Short answer to this :

"What is the formal definition of existence, God, (human) essence".

Existence is precisely the mode of being of a being that has no definition, no essence. Hence, existence is " the being of nothingness" .


  • 3 historical stages in the constitution of the concept of existence :

(1) Existence as actuality , or being actually, not simple being potentially (traditional aristotelian ontology)

(2) Existence as actuality of a finite being ( etymologically) standing out (" ex") of its causes ( Monothesitic theology for which God *is a being * but does not " exist")
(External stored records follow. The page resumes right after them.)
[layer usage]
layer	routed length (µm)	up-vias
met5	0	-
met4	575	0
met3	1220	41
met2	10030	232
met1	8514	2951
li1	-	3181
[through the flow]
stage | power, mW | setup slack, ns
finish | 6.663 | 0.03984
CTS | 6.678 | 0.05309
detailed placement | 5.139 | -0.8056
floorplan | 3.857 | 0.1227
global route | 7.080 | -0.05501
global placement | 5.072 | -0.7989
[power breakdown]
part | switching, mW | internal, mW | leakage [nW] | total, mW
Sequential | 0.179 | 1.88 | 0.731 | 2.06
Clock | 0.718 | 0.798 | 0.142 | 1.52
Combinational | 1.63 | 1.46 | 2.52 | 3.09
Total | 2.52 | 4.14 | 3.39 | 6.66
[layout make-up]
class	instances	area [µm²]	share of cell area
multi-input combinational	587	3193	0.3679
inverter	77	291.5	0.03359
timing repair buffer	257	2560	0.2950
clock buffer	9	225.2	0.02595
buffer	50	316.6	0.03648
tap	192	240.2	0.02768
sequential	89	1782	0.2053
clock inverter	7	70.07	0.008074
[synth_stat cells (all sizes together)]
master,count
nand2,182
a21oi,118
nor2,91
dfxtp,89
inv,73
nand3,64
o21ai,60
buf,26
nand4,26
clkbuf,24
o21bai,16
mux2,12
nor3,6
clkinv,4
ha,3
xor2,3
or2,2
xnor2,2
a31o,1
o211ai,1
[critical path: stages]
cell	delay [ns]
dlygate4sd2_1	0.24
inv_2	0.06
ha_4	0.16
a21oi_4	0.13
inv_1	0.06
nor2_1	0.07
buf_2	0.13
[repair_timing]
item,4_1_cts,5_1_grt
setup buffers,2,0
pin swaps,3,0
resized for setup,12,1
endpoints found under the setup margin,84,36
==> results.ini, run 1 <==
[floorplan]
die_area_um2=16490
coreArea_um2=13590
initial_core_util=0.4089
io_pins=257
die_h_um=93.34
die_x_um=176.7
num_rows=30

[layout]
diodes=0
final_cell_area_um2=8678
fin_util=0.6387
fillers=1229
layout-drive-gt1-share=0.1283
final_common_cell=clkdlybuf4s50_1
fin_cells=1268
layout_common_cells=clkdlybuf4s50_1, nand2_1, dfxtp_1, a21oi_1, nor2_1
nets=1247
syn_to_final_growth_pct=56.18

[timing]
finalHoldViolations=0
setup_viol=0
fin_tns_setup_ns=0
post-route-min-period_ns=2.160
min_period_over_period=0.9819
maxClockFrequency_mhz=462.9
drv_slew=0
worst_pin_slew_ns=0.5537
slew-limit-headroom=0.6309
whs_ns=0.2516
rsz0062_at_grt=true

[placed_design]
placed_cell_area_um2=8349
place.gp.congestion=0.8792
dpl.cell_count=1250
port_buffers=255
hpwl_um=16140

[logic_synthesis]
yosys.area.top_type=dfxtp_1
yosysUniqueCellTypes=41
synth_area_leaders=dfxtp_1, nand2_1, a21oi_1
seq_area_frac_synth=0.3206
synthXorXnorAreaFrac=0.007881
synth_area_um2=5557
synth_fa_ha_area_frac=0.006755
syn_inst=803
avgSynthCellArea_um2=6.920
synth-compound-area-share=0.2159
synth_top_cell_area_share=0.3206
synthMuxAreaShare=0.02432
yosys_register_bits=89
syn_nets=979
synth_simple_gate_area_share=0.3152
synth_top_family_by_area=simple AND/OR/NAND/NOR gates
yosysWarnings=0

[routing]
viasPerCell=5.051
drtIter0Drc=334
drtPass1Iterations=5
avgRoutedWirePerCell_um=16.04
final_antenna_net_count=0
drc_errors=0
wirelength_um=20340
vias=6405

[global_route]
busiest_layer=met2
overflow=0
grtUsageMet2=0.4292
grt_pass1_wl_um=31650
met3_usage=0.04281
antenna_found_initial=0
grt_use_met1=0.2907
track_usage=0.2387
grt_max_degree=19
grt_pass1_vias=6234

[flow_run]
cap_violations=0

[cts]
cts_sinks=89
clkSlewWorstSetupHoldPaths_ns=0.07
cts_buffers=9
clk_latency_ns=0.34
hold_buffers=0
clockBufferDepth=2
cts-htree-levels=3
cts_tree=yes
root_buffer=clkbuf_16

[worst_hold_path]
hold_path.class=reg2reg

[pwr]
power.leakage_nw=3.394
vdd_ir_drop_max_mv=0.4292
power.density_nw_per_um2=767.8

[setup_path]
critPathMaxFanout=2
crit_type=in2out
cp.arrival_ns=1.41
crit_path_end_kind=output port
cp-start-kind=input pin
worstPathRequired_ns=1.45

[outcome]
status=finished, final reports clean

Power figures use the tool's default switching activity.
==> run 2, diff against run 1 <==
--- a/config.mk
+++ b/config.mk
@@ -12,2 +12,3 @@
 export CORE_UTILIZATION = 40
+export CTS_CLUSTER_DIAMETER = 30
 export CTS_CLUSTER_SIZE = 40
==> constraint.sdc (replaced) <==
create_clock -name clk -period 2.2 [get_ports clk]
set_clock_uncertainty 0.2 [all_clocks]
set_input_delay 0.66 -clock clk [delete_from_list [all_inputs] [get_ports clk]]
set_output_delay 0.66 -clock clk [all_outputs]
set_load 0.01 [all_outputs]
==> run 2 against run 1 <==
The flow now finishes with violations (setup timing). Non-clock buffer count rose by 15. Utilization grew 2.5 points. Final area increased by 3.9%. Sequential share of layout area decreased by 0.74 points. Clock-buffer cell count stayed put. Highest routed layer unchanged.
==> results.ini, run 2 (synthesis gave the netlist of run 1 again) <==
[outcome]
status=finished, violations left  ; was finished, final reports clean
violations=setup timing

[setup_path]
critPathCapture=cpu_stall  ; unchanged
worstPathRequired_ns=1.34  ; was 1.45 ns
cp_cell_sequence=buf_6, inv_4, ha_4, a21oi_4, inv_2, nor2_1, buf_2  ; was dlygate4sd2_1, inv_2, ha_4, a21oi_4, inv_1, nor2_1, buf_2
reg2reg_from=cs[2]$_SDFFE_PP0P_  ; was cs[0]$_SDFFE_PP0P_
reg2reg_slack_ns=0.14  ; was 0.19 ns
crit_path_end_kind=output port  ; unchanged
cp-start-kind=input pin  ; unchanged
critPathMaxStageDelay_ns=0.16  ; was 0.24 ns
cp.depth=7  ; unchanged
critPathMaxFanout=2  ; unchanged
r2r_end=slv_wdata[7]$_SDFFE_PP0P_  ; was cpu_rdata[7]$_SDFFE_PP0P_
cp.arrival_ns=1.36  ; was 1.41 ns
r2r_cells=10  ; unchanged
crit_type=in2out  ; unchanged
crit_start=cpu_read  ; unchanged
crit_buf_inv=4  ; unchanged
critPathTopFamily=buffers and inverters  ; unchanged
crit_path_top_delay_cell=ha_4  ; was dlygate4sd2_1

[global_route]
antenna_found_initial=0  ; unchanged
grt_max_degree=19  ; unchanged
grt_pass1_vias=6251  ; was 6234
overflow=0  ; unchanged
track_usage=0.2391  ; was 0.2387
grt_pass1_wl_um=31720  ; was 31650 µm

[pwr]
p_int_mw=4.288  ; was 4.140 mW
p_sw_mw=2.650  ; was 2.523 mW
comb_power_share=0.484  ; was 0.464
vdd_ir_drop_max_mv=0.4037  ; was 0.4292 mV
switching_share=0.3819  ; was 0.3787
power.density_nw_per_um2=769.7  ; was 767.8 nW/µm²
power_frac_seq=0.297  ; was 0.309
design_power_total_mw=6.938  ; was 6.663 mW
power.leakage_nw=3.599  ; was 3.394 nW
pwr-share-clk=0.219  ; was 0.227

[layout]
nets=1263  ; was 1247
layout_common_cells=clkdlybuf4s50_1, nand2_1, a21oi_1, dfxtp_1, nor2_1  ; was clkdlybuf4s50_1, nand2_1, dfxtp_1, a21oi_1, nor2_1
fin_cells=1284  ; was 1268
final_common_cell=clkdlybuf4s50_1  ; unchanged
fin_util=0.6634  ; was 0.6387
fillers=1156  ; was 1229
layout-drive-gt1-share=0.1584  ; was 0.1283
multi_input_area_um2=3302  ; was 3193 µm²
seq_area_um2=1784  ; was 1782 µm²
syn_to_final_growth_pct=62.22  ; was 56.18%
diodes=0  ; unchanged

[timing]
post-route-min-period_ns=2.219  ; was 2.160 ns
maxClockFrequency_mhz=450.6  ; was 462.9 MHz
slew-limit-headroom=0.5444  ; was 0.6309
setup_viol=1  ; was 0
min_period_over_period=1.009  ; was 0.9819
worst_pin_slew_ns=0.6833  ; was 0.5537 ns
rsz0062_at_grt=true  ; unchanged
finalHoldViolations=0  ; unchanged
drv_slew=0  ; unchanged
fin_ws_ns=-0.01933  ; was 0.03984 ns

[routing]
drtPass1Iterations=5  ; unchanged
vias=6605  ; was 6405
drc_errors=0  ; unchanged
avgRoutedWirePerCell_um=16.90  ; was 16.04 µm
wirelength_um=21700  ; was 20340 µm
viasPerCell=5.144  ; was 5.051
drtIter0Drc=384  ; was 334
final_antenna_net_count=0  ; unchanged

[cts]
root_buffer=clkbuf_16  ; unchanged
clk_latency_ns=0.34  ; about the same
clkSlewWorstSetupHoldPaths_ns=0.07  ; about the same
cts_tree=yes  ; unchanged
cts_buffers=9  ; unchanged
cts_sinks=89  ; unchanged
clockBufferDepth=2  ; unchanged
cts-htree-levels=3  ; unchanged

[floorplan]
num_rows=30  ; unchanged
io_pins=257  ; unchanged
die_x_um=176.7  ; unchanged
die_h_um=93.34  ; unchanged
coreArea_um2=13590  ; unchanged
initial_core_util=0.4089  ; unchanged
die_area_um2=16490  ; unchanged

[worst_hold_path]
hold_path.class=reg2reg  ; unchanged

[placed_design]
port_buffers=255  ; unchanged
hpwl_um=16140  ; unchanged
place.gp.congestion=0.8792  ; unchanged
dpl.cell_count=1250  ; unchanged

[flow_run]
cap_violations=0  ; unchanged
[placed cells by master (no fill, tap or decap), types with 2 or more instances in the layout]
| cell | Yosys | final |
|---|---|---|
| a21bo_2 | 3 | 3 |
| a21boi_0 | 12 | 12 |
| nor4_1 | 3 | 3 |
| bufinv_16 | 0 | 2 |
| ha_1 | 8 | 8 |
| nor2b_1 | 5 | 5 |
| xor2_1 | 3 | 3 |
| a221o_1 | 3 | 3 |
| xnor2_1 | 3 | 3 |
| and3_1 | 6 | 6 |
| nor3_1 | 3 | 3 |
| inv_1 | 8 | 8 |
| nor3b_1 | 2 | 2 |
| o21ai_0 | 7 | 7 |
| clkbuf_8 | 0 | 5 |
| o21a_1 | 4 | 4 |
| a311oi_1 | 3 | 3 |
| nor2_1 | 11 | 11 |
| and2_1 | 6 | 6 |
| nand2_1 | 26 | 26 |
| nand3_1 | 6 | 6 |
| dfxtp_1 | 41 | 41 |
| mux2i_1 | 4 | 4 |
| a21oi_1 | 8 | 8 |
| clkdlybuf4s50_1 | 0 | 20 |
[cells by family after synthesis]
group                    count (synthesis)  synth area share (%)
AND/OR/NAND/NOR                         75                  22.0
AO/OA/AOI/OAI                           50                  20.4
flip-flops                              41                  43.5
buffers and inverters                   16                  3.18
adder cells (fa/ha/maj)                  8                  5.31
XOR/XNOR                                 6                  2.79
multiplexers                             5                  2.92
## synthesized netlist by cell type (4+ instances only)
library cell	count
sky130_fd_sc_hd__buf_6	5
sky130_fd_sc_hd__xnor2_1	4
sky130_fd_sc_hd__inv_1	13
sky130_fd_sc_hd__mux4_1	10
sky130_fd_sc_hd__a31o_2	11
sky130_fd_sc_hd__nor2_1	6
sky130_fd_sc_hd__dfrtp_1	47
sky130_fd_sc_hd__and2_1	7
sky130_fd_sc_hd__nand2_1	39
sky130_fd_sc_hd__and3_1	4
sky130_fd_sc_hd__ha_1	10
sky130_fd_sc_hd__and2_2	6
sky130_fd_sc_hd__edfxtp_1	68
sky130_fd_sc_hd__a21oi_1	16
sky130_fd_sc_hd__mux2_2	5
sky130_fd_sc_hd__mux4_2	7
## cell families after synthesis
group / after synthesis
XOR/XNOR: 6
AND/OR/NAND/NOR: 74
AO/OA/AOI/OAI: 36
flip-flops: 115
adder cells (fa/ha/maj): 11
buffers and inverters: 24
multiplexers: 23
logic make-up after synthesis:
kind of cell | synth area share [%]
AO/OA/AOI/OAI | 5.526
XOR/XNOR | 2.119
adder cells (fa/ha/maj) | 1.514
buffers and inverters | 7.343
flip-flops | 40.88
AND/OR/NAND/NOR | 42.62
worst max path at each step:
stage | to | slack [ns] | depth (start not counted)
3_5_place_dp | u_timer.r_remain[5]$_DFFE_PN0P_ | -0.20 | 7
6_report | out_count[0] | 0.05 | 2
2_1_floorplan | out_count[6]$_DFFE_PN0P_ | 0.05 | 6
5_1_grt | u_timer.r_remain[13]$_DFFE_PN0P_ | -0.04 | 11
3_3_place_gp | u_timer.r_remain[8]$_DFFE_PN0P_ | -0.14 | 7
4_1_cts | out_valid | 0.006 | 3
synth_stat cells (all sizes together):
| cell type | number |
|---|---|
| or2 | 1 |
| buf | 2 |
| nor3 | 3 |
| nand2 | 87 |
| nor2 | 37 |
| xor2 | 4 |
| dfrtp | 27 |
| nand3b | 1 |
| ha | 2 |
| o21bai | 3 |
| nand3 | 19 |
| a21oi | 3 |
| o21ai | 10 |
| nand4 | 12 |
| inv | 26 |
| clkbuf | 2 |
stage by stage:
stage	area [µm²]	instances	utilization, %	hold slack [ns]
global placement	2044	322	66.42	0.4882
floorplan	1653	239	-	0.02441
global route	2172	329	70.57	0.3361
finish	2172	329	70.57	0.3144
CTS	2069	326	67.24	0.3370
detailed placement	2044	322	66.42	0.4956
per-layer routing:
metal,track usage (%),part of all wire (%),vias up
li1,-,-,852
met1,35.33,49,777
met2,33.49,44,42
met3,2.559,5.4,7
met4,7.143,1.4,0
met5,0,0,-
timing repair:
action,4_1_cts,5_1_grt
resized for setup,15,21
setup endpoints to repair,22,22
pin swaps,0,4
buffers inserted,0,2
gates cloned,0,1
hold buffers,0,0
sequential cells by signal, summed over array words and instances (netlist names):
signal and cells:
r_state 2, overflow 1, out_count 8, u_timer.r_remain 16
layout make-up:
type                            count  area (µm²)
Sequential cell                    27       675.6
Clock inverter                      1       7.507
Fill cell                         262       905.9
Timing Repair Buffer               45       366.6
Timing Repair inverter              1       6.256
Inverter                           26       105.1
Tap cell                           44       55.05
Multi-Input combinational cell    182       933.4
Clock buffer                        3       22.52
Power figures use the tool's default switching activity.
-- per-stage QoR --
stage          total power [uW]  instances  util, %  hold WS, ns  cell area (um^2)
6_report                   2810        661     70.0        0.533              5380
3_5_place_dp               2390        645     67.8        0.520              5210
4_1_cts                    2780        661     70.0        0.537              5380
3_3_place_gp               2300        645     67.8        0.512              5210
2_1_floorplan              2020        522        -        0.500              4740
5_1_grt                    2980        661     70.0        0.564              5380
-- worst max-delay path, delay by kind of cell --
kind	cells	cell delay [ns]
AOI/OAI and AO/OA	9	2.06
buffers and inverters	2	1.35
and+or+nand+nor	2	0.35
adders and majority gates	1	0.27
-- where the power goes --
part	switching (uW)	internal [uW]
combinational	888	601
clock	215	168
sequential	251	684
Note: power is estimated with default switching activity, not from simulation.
--- src/rtl/shifter.sv ---
// Combinational barrel shifter with one-hot style operation selects.
// When no select is active the result is zero.
module shifter
  import shift_pkg::*;
#(
  parameter int unsigned W = 32
) (
  input  logic [W-1:0]       a,
  input  logic [SHAMT_W-1:0] shamt,
  input  logic               is_lsl,
  input  logic               is_lsr,
  input  logic               is_asr,
  output logic [W-1:0]       result
);

  always_comb begin
    result = '0;
    if (is_lsl) begin
      result = a << shamt;
    end else if (is_lsr) begin
      result = a >> shamt;
    end else if (is_asr) begin
      result = W'($signed(a) >>> shamt);
    end
  end

endmodule

--- src/rtl/shift_arbiter.sv ---
// Shares one barrel shifter between N requesters: round-robin grant into a one-entry
// operand stage, shifter evaluates from the stage, tagged result on a valid/ready port.
module shift_arbiter
  import shift_pkg::*;
#(
  parameter int unsigned W   = 32,
  parameter int unsigned N   = 2,
  parameter int unsigned IDW = (N > 1) ? $clog2(N) : 1
) (
  input  logic                clk,
  input  logic                rst_n,
  input  logic [N-1:0]        req_valid,
  output logic [N-1:0]        req_ready,
  input  logic [N-1:0][W-1:0] req_a,
  input  logic [N-1:0][W-1:0] req_b,
  input  logic [N-1:0][1:0]   req_op,
  output logic                rsp_valid,
  input  logic                rsp_ready,
  output logic [W-1:0]        rsp_result,
  output logic [IDW-1:0]      rsp_id,
  output logic                rsp_err
);

  logic               s_valid_q, s_valid_d;
  logic [W-1:0]       s_a_q, s_a_d;
  logic [SHAMT_W-1:0] s_b_q, s_b_d;
  shift_op_t          s_op_q, s_op_d;
  logic [IDW-1:0]     s_id_q, s_id_d;

  logic           can_accept;
  logic [N-1:0]   grant;
  logic [IDW-1:0] grant_idx;
  logic           grant_any;
  logic           is_lsl, is_lsr, is_asr;

  // Only the low shift-amount bits of each B operand reach the shifter.
  logic unused_b_hi;
  always_comb begin
    unused_b_hi = 1'b0;
    for (int unsigned i = 0; i < N; i++) begin
      unused_b_hi = unused_b_hi ^ (^req_b[i][W-1:SHAMT_W]);
    end
  end

  // Gated by rst_n so no port sees ready while reset is asserted.
  assign can_accept = rst_n && (!s_valid_q || rsp_ready);

  rr_arbiter #(
    .N  (N),
    .IDW(IDW)
  ) u_arb (
    .clk      (clk),
    .rst_n    (rst_n),
    .req      (req_valid),
    .enable   (can_accept),
    .grant    (grant),
    .grant_idx(grant_idx),
    .grant_any(grant_any)
  );

  assign req_ready = grant;

  always_comb begin
    s_valid_d = s_valid_q;
    s_a_d     = s_a_q;
    s_b_d     = s_b_q;
    s_op_d    = s_op_q;
    s_id_d    = s_id_q;
    if (grant_any) begin
      s_valid_d = 1'b1;
      s_a_d     = req_a[grant_idx];
      s_b_d     = req_b[grant_idx][SHAMT_W-1:0];
      s_op_d    = shift_op_t'(req_op[grant_idx]);
      s_id_d    = grant_idx;
    end else if (s_valid_q && rsp_ready) begin
      s_valid_d = 1'b0;
    end
  end

  always_ff @(posedge clk or negedge rst_n) begin
    if (!rst_n) begin
      s_valid_q <= 1'b0;
      s_a_q     <= '0;
      s_b_q     <= '0;
      s_op_q    <= SH_LSL;
      s_id_q    <= '0;
    end else begin
      s_valid_q <= s_valid_d;
      s_a_q     <= s_a_d;
      s_b_q     <= s_b_d;
      s_op_q    <= s_op_d;
      s_id_q    <= s_id_d;
    end
  end

  assign is_lsl = (s_op_q == SH_LSL);
  assign is_lsr = (s_op_q == SH_LSR);
  assign is_asr = (s_op_q == SH_ASR);

  shifter #(
    .W(W)
  ) u_shifter (
    .a     (s_a_q),
    .shamt (s_b_q),
    .is_lsl(is_lsl),
    .is_lsr(is_lsr),
    .is_asr(is_asr),
    .result(rsp_result)
  );

  assign rsp_valid = s_valid_q;
  assign rsp_id    = s_id_q;
  assign rsp_err   = s_valid_q && (s_op_q == SH_ILL);

endmodule
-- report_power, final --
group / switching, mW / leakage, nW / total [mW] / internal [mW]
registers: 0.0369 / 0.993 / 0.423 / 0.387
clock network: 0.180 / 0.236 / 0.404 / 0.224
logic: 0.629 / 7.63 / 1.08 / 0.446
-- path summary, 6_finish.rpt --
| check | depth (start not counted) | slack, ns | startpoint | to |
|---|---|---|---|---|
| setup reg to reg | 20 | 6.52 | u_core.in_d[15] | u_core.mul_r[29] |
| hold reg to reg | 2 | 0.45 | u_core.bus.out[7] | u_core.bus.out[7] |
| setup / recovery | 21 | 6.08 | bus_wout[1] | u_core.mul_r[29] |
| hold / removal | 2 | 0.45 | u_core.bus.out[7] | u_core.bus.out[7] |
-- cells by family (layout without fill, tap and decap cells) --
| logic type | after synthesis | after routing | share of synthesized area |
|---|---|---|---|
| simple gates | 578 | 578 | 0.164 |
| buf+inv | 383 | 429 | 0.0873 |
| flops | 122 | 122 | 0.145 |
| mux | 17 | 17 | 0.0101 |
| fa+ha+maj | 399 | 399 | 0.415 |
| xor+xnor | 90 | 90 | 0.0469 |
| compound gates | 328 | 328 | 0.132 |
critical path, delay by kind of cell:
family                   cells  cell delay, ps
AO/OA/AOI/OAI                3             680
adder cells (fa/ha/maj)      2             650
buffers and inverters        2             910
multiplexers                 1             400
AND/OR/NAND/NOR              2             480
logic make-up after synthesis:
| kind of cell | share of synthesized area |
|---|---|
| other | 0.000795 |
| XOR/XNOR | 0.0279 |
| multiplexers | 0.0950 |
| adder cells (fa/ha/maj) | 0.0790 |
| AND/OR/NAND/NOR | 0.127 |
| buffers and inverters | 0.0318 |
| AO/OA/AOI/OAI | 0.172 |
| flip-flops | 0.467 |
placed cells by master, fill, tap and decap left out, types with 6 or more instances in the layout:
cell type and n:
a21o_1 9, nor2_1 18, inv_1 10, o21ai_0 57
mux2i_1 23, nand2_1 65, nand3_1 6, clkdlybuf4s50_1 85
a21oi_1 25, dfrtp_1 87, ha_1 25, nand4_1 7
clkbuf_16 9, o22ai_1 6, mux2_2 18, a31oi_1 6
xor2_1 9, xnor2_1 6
(3) Existence as actuality of a finite being that is not a "thing" , a natural being ( having an essence), a subject or substance bearing properties --> existentialist concept of existence

  • or, in Kierkegaard's words, actuality of a being that is neither eternal ( infinite) , neither in time understood as mere succession of identical " nows" ( the time of existence being the " instant")

  • or, in Heidegger's words , existence is the mode of being peculiar to "Dasein" for whom being is not " being this" ( having an " essence" , a " quiddity") but " having to be ( oneself)" in such a way that " its essence lies in its existence" ( contrary to God whose existence lies in its essence).

Note : to exist, in the existentialist sense, is not to be a " man" ; there is a conceptual difference between " Dasein" and " man" for a man is a natural being, a living being belonging to a species, etc, with a nature, etc.

  • 3 features of existence in the third sense

a) ipseity : an "existant" ( a being that " exists") is a self ; as says Heidegger , Dasein is this being that is always and everytime mine ; to exist is to be a " who" not a " what" ( an instance of a universal model);

b) facticity ( being thrown in the world, having being as a given, as a fact , in a given situation)

c) transcendance or " project" : being able to go beyond one's situation , to define oneself freely through one's own life plan and actions , to direct oneself towards being-possibilities

Link : https://plato.stanford.edu/entries/existentialism/#FacTra

  • According to Sartre, existence is a mode of being that violates the principle of non-contradiction : the " self" or "for-oneself" ( " pour-soi")

" is what it isn't, and is not what it is" ,

for the self cannot be anything whithout being aware of being such; but as a " self watcher" can never be perfectly identical to the self whereof he is aware; consciousness implying the invisible distance of " negation " or " nothingness".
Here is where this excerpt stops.